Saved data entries

━━━

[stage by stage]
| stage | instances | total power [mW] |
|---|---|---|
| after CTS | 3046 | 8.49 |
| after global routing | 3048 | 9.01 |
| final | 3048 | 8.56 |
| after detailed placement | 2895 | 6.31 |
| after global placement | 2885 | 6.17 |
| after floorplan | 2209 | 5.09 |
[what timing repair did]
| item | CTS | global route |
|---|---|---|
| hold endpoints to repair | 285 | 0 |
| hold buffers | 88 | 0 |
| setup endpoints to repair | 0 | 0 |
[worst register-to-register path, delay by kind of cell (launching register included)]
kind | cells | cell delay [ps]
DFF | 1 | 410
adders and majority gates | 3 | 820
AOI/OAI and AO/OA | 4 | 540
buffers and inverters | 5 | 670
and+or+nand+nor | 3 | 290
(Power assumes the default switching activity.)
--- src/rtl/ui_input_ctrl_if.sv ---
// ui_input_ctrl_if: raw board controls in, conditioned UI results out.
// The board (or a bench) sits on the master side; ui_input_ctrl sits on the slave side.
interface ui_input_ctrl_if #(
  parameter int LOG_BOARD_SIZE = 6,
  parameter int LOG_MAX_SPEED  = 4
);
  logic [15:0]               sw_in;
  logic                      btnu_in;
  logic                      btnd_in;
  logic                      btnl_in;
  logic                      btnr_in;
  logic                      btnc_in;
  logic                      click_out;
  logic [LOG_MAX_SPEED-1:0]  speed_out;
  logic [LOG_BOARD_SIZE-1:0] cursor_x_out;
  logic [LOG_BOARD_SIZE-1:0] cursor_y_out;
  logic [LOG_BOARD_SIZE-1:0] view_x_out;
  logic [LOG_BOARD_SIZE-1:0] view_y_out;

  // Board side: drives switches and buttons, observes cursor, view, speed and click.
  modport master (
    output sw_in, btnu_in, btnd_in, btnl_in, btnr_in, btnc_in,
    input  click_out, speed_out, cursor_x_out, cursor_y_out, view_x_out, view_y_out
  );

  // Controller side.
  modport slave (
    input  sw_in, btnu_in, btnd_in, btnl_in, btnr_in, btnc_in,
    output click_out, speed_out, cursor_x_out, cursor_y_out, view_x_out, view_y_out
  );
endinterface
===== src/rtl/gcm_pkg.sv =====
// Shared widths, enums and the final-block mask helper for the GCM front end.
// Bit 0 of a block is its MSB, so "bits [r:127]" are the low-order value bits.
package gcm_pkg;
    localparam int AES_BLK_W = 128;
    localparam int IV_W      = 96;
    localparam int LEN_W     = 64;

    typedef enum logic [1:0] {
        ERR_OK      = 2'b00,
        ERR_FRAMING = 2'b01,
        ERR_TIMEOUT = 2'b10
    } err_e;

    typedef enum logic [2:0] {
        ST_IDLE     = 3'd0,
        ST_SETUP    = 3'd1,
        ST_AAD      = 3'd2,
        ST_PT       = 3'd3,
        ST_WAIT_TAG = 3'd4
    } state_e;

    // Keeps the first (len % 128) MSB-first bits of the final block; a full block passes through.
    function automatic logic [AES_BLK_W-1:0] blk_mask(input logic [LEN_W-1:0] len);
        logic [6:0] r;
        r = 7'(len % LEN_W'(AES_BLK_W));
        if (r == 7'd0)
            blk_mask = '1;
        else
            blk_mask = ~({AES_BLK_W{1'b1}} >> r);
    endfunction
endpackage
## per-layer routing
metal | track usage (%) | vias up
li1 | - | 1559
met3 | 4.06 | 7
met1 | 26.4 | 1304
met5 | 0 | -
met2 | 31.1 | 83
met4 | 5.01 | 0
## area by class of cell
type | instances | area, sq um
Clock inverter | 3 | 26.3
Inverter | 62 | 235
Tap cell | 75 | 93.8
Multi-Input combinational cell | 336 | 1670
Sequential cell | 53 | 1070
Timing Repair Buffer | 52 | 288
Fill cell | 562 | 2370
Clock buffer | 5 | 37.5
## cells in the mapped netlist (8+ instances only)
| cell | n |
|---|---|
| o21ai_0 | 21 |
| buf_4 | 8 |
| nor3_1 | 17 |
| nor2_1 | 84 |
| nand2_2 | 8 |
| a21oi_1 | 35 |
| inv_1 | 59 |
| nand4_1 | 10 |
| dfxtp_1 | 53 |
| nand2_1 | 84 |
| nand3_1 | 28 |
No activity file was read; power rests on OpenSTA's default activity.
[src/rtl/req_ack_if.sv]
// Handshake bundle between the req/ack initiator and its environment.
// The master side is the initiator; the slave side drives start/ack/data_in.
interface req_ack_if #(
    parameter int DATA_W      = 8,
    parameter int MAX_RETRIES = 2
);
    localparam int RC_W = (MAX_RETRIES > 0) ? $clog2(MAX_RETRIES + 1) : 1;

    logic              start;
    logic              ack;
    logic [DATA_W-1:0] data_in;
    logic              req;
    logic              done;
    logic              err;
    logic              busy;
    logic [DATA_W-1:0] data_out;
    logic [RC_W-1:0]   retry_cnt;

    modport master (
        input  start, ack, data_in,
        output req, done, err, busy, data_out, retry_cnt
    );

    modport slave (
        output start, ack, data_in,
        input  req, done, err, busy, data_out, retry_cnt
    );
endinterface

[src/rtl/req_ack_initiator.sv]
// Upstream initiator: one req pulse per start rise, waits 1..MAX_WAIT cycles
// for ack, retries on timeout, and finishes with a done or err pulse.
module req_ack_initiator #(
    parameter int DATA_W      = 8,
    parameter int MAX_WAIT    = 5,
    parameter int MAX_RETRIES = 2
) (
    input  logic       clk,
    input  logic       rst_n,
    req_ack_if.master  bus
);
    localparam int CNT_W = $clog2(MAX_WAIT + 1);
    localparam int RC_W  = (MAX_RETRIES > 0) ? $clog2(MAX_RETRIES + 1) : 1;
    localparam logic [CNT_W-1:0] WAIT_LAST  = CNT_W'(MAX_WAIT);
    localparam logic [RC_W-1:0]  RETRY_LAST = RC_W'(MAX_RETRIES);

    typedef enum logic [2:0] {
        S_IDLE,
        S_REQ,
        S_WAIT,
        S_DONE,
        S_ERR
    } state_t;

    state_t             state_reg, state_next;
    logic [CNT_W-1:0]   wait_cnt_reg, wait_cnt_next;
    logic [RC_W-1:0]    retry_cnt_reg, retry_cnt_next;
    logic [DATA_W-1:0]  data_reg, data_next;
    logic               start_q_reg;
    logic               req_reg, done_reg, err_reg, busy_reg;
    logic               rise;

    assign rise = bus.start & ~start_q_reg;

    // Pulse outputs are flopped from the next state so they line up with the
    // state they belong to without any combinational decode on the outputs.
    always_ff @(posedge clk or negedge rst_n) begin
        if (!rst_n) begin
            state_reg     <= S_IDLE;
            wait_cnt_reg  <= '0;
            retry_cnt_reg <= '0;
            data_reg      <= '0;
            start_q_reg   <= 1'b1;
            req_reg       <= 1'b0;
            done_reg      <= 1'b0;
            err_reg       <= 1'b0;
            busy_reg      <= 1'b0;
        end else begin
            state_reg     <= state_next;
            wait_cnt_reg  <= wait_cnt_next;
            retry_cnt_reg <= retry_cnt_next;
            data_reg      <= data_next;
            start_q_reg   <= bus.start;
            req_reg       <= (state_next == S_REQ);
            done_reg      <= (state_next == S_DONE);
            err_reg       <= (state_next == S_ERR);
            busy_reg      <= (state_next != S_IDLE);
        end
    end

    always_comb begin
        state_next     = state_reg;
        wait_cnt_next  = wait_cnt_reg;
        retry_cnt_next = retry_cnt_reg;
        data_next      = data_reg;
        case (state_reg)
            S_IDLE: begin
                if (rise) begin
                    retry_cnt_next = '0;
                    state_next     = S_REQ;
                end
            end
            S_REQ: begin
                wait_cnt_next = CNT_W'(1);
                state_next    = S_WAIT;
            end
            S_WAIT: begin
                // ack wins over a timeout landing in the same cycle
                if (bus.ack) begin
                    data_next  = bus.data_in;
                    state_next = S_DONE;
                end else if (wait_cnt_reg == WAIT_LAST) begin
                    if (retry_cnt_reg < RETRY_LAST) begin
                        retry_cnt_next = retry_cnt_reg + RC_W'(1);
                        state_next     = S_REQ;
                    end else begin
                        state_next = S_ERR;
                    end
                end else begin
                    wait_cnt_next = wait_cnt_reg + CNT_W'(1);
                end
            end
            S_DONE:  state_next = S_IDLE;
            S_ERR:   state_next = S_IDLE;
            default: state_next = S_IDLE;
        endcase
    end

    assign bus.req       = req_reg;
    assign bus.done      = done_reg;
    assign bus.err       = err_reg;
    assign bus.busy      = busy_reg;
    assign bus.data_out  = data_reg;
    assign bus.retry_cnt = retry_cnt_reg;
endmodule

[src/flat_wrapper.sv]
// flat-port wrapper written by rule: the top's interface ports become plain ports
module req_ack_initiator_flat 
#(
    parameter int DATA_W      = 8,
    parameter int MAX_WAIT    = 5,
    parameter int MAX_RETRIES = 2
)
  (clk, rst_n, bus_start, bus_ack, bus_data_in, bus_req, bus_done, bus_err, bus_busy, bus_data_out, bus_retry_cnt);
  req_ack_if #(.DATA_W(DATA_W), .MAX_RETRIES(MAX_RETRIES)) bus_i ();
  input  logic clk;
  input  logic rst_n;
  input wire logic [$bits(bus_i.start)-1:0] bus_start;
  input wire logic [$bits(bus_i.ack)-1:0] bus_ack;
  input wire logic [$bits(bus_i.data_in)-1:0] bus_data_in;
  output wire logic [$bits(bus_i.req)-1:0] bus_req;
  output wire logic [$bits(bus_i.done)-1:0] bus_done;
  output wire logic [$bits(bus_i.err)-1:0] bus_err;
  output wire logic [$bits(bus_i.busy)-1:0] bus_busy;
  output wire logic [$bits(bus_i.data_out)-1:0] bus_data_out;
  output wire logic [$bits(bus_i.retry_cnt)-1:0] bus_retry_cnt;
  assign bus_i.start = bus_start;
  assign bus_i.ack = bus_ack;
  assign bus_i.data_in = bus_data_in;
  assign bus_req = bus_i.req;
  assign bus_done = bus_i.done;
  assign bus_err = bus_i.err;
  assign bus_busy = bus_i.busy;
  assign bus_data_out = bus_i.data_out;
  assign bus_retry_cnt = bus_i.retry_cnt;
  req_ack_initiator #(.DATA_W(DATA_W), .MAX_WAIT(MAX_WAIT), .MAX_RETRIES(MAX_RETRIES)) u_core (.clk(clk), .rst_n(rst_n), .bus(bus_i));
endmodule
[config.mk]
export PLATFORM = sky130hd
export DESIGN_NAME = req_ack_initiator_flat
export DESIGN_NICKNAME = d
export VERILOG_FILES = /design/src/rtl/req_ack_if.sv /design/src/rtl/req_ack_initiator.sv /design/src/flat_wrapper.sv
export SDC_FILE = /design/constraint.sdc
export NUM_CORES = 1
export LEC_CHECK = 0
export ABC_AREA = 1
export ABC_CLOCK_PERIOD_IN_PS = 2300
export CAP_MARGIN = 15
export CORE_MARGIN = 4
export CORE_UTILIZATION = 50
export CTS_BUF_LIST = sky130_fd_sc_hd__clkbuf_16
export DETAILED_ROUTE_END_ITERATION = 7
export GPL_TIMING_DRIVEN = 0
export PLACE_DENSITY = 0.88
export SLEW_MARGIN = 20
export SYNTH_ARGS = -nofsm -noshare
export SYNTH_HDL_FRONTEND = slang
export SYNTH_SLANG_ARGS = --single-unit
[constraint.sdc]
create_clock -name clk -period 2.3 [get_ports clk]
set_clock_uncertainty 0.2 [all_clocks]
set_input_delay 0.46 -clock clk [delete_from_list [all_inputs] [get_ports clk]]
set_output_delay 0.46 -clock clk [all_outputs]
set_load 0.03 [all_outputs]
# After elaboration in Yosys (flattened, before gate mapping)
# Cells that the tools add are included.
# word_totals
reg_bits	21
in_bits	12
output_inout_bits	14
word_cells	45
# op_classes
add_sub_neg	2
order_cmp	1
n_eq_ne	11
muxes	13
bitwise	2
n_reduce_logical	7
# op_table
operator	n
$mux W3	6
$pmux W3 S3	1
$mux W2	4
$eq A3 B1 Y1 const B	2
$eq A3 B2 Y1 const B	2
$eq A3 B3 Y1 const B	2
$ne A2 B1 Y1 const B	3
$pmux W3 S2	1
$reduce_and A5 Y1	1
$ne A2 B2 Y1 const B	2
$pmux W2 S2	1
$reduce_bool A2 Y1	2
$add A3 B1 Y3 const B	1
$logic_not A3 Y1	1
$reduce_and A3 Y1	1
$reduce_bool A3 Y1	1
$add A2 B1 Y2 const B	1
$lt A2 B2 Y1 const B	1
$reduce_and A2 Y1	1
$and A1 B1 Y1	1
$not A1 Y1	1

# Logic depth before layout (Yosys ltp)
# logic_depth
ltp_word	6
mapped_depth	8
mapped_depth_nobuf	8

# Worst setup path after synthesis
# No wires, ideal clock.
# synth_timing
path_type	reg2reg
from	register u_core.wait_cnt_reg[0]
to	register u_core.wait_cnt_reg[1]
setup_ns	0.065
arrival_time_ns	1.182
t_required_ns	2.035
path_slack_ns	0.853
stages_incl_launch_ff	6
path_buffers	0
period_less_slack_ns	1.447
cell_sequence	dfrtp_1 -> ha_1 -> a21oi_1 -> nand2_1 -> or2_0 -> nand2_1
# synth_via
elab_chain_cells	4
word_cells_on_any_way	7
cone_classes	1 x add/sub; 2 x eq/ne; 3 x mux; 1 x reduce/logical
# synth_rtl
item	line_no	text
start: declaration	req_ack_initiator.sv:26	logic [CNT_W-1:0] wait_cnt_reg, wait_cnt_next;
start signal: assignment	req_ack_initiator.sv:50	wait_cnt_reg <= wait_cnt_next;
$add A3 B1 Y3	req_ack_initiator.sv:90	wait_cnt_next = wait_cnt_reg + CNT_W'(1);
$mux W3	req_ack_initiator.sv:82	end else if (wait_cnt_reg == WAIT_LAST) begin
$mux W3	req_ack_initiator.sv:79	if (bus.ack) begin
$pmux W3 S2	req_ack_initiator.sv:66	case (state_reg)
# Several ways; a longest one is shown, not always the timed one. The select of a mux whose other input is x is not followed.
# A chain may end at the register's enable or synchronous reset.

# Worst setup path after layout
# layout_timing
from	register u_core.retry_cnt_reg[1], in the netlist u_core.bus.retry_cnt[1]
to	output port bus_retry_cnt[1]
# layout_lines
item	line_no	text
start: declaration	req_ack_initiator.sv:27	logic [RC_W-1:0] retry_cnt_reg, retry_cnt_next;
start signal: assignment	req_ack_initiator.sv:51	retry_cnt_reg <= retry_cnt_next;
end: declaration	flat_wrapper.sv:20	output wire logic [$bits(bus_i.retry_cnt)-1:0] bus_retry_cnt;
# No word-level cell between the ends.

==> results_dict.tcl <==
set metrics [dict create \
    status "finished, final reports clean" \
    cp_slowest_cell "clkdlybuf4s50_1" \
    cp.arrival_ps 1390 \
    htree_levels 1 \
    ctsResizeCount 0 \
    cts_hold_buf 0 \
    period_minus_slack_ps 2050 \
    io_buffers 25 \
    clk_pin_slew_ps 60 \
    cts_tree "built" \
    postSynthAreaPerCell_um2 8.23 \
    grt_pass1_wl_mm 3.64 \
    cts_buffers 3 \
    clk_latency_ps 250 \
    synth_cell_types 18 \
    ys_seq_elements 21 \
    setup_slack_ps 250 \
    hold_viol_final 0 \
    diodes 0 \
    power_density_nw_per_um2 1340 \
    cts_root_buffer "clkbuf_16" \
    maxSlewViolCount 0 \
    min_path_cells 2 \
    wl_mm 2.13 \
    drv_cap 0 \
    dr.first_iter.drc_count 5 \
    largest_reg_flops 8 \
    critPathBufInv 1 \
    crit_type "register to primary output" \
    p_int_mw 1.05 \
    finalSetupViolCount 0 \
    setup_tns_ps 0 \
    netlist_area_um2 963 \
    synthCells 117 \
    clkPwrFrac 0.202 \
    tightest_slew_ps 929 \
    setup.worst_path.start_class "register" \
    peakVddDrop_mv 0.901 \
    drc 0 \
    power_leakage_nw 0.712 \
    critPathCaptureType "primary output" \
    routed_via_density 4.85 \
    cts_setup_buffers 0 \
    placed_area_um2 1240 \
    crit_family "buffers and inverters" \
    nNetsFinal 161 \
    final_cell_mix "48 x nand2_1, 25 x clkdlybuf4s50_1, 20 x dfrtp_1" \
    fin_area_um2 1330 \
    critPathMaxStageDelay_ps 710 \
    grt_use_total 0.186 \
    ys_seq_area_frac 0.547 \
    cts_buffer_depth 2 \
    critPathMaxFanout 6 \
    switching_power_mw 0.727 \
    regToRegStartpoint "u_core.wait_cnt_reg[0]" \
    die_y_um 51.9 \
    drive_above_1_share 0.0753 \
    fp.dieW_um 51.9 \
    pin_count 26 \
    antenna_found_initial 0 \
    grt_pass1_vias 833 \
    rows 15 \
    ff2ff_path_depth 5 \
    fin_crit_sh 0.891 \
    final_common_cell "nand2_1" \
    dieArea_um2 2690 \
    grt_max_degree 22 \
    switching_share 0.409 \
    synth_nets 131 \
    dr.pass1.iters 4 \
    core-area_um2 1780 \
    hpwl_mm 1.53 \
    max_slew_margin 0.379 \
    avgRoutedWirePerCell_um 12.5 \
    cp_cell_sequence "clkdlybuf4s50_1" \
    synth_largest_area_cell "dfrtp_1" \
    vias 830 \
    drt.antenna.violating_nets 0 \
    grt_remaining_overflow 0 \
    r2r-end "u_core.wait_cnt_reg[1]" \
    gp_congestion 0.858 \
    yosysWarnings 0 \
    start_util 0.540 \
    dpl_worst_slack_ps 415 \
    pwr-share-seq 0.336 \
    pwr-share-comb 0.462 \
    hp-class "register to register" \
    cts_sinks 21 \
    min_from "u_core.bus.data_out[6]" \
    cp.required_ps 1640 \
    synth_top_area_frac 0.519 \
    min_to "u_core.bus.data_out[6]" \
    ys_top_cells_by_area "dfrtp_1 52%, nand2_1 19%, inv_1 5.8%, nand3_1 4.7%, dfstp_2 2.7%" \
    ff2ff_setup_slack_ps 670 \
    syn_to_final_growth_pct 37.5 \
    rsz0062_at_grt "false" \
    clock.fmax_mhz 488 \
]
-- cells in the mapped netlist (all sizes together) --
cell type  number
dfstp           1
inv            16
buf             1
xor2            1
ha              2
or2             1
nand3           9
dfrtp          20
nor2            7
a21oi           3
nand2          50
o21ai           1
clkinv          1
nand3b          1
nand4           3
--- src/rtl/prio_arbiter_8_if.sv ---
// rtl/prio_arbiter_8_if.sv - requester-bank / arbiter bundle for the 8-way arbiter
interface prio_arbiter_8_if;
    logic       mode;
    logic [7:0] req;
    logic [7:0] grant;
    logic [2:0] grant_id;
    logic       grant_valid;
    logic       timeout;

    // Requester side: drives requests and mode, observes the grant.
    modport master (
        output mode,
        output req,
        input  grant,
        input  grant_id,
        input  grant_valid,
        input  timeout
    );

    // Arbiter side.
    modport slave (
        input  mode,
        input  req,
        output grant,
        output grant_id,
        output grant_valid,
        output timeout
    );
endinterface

━━━

▶ _Exercise details_: Write out exactly the lines above from the line with "output wire logic [$bits(bus_i.busy)-1:0]" through the line with "assign bus_retry_cnt = bus_i.retry_cnt;", both of them included, and leave out all other lines.

▶ _Your solution_:
  output wire logic [$bits(bus_i.busy)-1:0] bus_busy;
  output wire logic [$bits(bus_i.data_out)-1:0] bus_data_out;
  output wire logic [$bits(bus_i.retry_cnt)-1:0] bus_retry_cnt;
  assign bus_i.start = bus_start;
  assign bus_i.ack = bus_ack;
  assign bus_i.data_in = bus_data_in;
  assign bus_req = bus_i.req;
  assign bus_done = bus_i.done;
  assign bus_err = bus_i.err;
  assign bus_busy = bus_i.busy;
  assign bus_data_out = bus_i.data_out;
  assign bus_retry_cnt = bus_i.retry_cnt;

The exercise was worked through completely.